Problem details → For each line in the material below that holds "enum", copy that line.

Given data →
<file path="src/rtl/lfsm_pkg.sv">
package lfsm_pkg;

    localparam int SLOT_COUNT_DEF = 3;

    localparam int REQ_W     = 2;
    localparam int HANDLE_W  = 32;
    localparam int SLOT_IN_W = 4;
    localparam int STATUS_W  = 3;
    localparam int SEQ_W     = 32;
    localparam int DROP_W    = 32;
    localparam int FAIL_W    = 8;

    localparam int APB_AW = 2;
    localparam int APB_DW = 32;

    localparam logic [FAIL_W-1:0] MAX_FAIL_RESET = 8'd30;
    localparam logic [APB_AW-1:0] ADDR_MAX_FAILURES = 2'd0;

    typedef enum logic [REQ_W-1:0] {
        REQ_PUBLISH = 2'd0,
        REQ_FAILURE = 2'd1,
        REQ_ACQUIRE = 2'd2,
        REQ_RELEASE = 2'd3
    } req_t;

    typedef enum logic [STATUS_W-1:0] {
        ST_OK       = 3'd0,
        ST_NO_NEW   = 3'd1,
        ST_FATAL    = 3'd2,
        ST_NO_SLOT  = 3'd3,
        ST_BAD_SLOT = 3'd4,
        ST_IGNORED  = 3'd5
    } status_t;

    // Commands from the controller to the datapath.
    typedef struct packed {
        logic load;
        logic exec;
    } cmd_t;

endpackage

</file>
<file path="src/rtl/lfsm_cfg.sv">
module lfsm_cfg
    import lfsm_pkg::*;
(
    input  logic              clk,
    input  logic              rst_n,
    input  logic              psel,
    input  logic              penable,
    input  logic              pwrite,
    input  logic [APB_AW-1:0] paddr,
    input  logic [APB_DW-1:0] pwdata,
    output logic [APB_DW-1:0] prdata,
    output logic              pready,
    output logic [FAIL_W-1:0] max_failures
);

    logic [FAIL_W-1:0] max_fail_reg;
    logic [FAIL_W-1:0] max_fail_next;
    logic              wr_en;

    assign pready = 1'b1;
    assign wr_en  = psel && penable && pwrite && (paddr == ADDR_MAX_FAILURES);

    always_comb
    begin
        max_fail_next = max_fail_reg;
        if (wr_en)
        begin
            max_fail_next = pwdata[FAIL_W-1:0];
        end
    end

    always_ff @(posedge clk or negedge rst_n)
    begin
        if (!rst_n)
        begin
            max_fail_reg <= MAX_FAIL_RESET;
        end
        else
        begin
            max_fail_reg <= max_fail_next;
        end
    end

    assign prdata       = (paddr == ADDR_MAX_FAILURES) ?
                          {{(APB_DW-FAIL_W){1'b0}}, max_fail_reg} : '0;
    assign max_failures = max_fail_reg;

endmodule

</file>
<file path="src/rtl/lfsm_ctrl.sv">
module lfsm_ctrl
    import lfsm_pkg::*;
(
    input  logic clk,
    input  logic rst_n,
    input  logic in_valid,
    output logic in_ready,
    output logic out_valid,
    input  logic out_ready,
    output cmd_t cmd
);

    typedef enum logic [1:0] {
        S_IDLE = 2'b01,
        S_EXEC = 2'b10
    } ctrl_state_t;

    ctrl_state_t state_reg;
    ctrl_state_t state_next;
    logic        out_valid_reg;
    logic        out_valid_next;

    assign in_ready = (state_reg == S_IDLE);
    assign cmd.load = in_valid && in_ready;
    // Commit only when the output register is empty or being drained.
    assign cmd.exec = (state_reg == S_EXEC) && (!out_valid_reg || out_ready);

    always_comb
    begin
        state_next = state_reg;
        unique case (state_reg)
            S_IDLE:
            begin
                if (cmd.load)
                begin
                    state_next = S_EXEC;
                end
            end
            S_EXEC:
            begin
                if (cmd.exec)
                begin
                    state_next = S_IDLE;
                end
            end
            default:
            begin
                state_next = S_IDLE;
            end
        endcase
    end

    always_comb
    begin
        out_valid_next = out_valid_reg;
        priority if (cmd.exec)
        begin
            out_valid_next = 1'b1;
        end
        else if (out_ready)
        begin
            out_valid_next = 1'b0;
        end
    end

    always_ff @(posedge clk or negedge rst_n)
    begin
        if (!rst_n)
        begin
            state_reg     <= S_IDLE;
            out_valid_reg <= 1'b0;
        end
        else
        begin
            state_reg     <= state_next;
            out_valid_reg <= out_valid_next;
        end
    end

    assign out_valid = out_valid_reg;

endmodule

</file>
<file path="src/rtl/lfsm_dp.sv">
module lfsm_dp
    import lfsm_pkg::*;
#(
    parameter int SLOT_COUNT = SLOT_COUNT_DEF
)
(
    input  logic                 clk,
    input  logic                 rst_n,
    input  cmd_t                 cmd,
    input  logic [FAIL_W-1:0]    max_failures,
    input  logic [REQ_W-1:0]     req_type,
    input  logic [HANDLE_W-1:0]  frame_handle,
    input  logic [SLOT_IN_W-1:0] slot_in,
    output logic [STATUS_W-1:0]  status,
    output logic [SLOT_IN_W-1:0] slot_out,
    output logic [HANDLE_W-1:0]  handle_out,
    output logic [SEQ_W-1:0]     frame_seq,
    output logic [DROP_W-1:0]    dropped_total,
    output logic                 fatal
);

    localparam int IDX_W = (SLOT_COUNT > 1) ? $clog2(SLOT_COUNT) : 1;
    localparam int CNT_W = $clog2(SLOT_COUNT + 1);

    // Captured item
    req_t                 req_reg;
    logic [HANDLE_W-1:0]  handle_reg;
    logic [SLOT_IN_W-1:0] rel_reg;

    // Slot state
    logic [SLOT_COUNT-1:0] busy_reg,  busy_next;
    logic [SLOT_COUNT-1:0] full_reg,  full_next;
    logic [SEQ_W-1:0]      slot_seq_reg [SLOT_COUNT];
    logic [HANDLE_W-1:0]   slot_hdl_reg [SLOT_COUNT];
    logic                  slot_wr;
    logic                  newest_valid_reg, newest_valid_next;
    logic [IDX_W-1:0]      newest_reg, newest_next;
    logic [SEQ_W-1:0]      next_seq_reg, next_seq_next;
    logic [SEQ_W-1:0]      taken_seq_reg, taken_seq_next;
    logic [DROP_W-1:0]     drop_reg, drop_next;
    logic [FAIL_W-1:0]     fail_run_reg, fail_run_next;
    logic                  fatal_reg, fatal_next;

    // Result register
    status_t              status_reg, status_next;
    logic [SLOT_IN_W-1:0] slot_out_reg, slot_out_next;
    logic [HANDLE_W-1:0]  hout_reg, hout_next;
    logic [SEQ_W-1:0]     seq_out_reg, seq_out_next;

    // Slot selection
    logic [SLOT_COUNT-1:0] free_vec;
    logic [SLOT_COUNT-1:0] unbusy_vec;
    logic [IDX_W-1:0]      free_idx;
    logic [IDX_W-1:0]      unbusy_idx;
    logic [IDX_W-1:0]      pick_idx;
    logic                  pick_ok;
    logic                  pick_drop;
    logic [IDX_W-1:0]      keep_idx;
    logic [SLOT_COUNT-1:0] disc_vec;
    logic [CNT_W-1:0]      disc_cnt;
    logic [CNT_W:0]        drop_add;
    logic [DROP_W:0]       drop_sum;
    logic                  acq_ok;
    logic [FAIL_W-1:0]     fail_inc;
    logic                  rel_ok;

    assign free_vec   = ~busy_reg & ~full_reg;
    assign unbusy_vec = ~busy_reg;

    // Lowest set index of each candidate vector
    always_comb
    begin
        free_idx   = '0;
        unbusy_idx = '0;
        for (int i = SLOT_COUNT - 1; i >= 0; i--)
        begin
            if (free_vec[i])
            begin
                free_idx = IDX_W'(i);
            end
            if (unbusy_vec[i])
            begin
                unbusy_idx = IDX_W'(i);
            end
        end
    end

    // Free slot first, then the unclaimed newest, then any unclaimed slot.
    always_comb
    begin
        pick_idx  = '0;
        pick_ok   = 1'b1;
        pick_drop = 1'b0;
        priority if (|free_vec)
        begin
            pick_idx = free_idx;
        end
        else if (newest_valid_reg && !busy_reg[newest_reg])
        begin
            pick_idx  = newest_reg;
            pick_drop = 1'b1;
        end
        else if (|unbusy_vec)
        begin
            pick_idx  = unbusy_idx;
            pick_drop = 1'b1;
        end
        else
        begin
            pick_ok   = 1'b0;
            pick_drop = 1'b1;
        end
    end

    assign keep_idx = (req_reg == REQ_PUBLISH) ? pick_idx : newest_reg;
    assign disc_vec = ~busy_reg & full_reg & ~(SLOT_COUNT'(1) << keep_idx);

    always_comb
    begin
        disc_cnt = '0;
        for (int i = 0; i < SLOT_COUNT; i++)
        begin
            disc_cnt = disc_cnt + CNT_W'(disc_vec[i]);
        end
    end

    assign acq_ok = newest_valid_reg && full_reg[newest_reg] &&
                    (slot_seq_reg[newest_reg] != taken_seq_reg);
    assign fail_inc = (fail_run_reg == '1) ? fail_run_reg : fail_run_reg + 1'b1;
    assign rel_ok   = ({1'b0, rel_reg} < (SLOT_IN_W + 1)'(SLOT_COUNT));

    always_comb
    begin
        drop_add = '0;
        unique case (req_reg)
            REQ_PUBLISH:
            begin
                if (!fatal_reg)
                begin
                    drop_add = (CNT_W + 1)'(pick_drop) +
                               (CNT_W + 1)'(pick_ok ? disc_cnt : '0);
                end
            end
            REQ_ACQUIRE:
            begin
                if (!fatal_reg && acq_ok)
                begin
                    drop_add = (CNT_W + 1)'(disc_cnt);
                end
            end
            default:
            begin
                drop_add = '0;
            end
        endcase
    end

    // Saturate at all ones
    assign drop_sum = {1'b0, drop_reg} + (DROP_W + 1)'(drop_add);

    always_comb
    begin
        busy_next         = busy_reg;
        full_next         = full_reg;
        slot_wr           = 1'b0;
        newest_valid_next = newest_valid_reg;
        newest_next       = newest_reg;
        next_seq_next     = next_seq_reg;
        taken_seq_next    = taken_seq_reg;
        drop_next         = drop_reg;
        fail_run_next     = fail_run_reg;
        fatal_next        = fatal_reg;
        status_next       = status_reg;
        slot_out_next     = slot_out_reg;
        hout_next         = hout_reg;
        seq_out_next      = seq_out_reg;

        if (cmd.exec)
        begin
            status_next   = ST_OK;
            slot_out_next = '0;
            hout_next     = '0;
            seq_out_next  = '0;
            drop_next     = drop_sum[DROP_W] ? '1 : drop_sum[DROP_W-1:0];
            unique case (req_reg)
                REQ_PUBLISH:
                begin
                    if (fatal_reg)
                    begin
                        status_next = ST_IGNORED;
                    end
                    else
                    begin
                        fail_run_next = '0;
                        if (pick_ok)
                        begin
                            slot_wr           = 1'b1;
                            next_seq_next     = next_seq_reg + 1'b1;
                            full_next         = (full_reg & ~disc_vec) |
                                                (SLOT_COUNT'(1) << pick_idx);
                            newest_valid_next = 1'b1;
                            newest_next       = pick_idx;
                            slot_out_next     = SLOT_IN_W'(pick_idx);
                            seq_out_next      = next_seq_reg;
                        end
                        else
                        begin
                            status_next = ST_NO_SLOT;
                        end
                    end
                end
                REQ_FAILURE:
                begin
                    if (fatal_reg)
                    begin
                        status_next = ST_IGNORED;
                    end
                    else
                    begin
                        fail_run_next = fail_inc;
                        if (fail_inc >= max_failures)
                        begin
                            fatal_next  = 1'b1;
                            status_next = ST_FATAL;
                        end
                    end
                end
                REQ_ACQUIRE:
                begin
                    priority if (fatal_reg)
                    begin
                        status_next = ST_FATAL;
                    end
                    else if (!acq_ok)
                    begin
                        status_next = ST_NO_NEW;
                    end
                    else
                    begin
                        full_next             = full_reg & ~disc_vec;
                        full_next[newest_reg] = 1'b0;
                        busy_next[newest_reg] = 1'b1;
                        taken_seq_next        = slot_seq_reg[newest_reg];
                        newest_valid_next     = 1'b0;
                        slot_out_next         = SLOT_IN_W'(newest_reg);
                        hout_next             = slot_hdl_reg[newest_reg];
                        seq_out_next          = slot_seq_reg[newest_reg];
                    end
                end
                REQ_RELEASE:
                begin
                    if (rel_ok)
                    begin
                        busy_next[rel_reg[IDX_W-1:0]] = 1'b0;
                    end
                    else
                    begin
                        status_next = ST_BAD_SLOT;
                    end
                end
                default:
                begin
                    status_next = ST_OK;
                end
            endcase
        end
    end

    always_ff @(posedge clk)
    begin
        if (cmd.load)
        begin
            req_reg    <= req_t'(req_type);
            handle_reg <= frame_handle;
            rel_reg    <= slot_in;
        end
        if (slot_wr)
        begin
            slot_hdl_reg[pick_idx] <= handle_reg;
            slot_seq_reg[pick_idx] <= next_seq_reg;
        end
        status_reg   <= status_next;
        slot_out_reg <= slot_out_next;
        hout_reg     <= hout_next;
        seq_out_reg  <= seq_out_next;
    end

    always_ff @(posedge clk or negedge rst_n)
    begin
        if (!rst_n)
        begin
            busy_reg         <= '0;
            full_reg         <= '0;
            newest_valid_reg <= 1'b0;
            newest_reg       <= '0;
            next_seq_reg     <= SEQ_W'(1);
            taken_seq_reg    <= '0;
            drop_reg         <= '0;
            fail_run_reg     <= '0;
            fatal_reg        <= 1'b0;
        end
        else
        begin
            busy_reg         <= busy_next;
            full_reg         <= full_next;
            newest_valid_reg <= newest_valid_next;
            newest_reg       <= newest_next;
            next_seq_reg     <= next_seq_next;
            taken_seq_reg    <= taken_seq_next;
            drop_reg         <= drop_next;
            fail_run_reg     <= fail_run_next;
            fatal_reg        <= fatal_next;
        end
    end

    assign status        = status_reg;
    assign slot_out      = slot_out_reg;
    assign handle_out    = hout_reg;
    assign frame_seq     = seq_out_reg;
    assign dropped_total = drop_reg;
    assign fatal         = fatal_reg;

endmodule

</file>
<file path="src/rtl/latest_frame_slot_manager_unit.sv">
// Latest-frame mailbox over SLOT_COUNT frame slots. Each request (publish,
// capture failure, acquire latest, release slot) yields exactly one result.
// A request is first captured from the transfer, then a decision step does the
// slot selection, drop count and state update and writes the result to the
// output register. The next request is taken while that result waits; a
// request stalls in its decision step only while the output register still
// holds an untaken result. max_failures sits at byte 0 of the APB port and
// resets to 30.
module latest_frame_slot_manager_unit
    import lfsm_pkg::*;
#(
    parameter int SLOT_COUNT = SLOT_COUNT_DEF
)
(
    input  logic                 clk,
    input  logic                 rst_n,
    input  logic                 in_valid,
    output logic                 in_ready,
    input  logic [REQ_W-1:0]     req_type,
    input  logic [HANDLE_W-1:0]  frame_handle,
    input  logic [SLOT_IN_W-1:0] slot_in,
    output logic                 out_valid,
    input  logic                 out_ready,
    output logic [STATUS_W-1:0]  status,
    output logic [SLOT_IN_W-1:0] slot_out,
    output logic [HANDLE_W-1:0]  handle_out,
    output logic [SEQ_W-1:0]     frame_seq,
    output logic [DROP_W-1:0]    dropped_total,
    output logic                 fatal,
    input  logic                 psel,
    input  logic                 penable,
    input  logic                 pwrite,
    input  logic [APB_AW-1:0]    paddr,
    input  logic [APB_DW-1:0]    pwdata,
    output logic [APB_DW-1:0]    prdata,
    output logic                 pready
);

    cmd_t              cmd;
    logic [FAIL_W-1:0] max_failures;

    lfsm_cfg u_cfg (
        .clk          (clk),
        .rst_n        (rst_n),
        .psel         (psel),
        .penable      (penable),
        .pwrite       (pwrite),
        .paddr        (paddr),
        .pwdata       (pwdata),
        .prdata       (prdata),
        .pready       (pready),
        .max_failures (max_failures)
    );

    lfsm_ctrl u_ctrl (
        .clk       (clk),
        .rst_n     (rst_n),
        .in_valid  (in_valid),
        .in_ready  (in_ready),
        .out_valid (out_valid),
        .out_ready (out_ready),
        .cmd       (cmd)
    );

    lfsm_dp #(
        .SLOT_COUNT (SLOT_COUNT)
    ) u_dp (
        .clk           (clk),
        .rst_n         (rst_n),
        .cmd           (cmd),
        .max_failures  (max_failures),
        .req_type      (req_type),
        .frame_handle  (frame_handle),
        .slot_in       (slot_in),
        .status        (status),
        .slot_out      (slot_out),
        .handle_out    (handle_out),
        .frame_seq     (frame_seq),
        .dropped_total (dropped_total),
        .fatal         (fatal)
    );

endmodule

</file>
* * *
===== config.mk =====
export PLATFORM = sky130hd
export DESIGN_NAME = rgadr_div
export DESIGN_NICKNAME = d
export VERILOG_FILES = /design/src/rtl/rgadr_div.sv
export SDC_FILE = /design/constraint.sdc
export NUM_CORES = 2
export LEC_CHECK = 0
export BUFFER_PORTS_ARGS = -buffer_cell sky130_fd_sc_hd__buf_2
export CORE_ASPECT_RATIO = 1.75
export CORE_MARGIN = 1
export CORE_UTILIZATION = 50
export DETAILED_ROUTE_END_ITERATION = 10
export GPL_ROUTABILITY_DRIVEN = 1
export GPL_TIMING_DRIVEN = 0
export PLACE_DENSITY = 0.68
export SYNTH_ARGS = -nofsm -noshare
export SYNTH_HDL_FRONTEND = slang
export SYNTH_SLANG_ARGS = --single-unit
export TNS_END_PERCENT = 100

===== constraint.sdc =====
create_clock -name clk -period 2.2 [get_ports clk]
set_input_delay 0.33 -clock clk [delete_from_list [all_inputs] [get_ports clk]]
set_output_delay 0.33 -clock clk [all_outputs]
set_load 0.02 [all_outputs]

Answer area →
    typedef enum logic [REQ_W-1:0] {
    typedef enum logic [STATUS_W-1:0] {
    typedef enum logic [1:0] {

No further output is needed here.